Dataset entries:
■ ■ ■ ■ ■

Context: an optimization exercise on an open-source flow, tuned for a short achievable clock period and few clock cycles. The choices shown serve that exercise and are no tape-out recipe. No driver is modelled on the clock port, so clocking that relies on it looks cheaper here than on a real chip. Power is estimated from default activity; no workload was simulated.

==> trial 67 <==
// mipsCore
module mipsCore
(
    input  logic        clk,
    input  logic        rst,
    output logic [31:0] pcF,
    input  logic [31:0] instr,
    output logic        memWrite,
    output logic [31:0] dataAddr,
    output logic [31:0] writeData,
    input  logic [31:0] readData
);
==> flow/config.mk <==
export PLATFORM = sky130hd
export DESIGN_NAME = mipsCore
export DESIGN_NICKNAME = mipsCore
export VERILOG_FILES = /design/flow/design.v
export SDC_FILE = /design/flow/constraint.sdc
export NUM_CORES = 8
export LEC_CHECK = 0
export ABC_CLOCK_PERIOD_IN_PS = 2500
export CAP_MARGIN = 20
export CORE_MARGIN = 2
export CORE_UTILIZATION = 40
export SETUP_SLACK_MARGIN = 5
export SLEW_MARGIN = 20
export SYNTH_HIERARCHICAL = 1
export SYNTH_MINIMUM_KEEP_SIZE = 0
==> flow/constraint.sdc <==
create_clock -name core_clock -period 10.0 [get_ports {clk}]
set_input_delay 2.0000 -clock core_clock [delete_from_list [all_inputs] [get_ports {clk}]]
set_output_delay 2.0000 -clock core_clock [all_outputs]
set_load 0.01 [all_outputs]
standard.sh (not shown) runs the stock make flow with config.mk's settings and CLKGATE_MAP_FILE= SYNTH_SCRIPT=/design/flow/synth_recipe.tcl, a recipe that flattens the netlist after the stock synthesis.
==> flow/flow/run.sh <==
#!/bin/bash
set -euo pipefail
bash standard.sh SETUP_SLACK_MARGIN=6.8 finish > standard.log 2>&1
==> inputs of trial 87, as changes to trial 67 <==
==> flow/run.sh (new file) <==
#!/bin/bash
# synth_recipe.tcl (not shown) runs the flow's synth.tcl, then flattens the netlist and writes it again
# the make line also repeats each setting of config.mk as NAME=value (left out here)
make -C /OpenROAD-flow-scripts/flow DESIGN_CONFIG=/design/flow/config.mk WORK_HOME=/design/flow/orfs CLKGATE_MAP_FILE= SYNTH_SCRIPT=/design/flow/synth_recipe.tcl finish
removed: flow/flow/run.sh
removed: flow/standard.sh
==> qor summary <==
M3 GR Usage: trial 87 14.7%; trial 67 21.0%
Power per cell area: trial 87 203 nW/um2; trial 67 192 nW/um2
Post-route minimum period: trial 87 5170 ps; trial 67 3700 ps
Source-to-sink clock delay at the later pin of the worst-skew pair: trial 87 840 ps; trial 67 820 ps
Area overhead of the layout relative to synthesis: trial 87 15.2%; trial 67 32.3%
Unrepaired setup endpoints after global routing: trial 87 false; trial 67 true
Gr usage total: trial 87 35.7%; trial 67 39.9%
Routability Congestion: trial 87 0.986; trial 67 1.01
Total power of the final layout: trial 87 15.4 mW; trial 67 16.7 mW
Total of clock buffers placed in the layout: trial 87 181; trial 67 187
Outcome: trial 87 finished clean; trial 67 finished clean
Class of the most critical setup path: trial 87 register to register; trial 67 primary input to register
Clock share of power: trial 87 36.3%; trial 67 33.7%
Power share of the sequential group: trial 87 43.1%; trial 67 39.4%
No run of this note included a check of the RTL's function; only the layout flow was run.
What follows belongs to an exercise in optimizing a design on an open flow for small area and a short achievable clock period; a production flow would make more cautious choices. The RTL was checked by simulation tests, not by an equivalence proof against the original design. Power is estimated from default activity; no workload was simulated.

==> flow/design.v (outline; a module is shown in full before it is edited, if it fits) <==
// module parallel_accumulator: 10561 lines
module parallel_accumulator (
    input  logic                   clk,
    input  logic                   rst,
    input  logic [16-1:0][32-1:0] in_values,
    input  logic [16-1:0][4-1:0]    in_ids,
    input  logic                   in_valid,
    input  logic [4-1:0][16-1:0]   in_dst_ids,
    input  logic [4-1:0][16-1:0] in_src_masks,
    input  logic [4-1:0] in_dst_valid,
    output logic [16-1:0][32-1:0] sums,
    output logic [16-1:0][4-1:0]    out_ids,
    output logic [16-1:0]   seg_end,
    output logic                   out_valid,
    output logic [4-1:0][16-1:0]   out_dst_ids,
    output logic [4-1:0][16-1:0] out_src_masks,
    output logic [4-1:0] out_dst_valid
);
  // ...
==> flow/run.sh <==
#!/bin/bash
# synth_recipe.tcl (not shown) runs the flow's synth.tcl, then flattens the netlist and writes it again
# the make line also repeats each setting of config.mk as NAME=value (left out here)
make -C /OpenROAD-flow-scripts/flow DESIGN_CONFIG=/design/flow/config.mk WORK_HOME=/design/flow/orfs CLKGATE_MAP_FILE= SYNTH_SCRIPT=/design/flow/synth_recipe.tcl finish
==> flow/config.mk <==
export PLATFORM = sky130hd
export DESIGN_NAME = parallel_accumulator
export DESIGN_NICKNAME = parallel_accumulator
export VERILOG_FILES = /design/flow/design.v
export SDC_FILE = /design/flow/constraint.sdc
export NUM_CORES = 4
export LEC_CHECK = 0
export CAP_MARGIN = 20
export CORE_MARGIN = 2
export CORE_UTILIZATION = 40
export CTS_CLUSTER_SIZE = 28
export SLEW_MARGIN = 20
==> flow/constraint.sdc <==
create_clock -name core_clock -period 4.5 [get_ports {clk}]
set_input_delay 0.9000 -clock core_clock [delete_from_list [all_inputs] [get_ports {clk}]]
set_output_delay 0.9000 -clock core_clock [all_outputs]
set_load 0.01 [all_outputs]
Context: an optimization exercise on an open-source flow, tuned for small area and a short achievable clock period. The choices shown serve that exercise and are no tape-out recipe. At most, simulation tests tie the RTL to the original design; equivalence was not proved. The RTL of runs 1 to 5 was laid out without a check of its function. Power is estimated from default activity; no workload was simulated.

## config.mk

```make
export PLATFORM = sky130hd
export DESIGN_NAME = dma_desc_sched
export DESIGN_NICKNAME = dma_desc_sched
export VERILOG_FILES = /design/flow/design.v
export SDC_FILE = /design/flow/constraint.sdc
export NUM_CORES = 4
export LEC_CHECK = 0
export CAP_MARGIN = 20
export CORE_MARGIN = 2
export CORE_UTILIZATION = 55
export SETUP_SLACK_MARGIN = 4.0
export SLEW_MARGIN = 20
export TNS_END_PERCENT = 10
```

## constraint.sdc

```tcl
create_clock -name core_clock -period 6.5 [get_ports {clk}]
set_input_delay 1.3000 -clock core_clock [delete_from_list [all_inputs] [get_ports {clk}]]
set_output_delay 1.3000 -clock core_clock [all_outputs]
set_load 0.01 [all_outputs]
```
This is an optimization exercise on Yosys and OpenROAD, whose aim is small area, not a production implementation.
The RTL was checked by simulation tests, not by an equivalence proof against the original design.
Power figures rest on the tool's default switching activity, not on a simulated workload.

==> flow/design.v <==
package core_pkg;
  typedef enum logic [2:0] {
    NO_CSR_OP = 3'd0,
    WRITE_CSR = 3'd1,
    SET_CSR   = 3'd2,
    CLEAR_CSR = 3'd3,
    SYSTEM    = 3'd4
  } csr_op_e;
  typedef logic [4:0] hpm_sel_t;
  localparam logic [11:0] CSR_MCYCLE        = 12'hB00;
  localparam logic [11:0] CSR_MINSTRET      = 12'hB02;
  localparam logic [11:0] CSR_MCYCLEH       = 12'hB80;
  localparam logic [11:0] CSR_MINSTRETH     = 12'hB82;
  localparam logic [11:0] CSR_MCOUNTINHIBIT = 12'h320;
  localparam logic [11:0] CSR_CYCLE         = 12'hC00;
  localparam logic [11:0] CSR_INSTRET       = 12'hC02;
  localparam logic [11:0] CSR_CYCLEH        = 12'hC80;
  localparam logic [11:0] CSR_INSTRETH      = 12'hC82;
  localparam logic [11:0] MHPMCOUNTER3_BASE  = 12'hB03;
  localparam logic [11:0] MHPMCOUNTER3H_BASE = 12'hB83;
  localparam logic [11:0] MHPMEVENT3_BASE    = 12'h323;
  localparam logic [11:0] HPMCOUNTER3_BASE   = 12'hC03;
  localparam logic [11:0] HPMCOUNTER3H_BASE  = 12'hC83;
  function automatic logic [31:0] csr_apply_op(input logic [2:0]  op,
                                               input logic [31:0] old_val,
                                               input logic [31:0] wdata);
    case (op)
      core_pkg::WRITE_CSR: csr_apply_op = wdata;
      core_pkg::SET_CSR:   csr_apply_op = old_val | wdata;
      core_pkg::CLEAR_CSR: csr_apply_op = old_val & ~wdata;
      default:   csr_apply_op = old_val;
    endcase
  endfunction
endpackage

■ ■ ■ ■ ■

Activity: From the records above, copy each line in which the string "small" occurs.

Output below:
What follows belongs to an exercise in optimizing a design on an open flow for small area and a short achievable clock period; a production flow would make more cautious choices. The RTL was checked by simulation tests, not by an equivalence proof against the original design. Power is estimated from default activity; no workload was simulated.
Context: an optimization exercise on an open-source flow, tuned for small area and a short achievable clock period. The choices shown serve that exercise and are no tape-out recipe. At most, simulation tests tie the RTL to the original design; equivalence was not proved. The RTL of runs 1 to 5 was laid out without a check of its function. Power is estimated from default activity; no workload was simulated.
This is an optimization exercise on Yosys and OpenROAD, whose aim is small area, not a production implementation.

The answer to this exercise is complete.